Searchable abstracts of presentations at key conferences in endocrinology
Endocrine Abstracts (2013) 31 P46 | DOI: 10.1530/endoabs.31.P46

SFEBES2013 Poster Presentations Clinical biochemistry (22 abstracts)

Service review and demand management following clinical audit of urine free cortisol requesting at Barts Health NHS Trust

Fiona Riddoch 1 , William Drake 1 & Les Perry 2


1Barts Health NHS Trust, London, UK; 2Croydon Health Services NHS Trust, London, UK.


Urine free cortisol (UFC) is analysed in 24 h urine collections in suspected Cushing’s syndrome, and provides an integrated measure of cortisol secretion over the whole day. The aim of this audit was to review how clinically useful UFC results were, and whether this analytical service was still justified. The current automated immunoassay with manual sample preparation was time-consuming, expensive (disproportionate quality control / external quality assessment (EQA) sample analysis, and unused reagent frequently discarded), and prone to cross-reactant interference.

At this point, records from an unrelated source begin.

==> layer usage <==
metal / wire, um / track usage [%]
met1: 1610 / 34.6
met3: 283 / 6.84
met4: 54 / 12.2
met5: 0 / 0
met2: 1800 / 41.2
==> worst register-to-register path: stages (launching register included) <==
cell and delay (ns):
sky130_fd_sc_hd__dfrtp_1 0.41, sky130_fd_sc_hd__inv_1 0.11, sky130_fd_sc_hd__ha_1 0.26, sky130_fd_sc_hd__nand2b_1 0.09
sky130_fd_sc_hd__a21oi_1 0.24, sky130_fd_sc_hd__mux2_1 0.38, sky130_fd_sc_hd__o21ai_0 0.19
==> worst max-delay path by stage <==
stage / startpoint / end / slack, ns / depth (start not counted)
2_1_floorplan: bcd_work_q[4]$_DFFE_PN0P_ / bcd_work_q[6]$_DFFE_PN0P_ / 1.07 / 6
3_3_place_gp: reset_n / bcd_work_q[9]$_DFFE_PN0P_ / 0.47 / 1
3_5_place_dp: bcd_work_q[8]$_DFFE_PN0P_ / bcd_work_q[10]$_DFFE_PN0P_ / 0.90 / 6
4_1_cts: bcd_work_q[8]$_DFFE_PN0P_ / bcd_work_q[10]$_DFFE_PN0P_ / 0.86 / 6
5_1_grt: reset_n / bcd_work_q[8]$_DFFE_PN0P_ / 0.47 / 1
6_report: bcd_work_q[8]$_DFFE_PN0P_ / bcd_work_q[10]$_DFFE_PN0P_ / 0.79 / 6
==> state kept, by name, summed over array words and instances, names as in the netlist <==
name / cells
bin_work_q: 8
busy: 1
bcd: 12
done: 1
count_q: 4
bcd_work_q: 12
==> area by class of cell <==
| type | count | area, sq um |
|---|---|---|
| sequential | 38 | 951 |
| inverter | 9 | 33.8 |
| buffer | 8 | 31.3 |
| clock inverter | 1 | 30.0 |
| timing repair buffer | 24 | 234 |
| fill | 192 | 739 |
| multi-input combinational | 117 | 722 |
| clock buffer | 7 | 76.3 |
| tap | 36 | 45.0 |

Requests from April 2010 to March 2011 were examined. Of 202 samples, 102 were requests from within the Trust, mainly from Adult Endocrinology (40%), 22% were EQA samples, and 28% were GP or referred samples.

Of internal requests, 34% were clinically appropriate (e.g. ‘Cushing’s syndrome’, ‘hypertension’, ‘relapse, known Cushing’s’), and 17% were inappropriate (e.g. ‘adrenal insufficiency’, ‘tall stature’ (paediatric), ‘renal stones’). Analysis was hampered, as 48% of requests had no clinical details. For 20% of requests a random urine sample was sent, the results of which are not clinically interpretable.

Clinical details, sample type, and whether the UFC result was raised or normal (<340 nmol/24 h) were considered in conjunction with the results of other biochemical and dynamic function tests to judge whether the test had ‘added value’ in the patient pathway. In only 10% of requests was the UFC test considered to add value. In a further 12% of samples UFC may have added value, although dynamic function testing was preferable (e.g. 48 h low dose dexamethasone suppression test).

Discussion with the clinical colleagues informed a consensus regarding when UFC is clinically required, and it was agreed to switch the assay to an LCMS method, which is more specific. Measures introduced following the audit have reduced requests by 30%, and prevented inappropriate samples and requests being assayed, reducing analyses by 80%.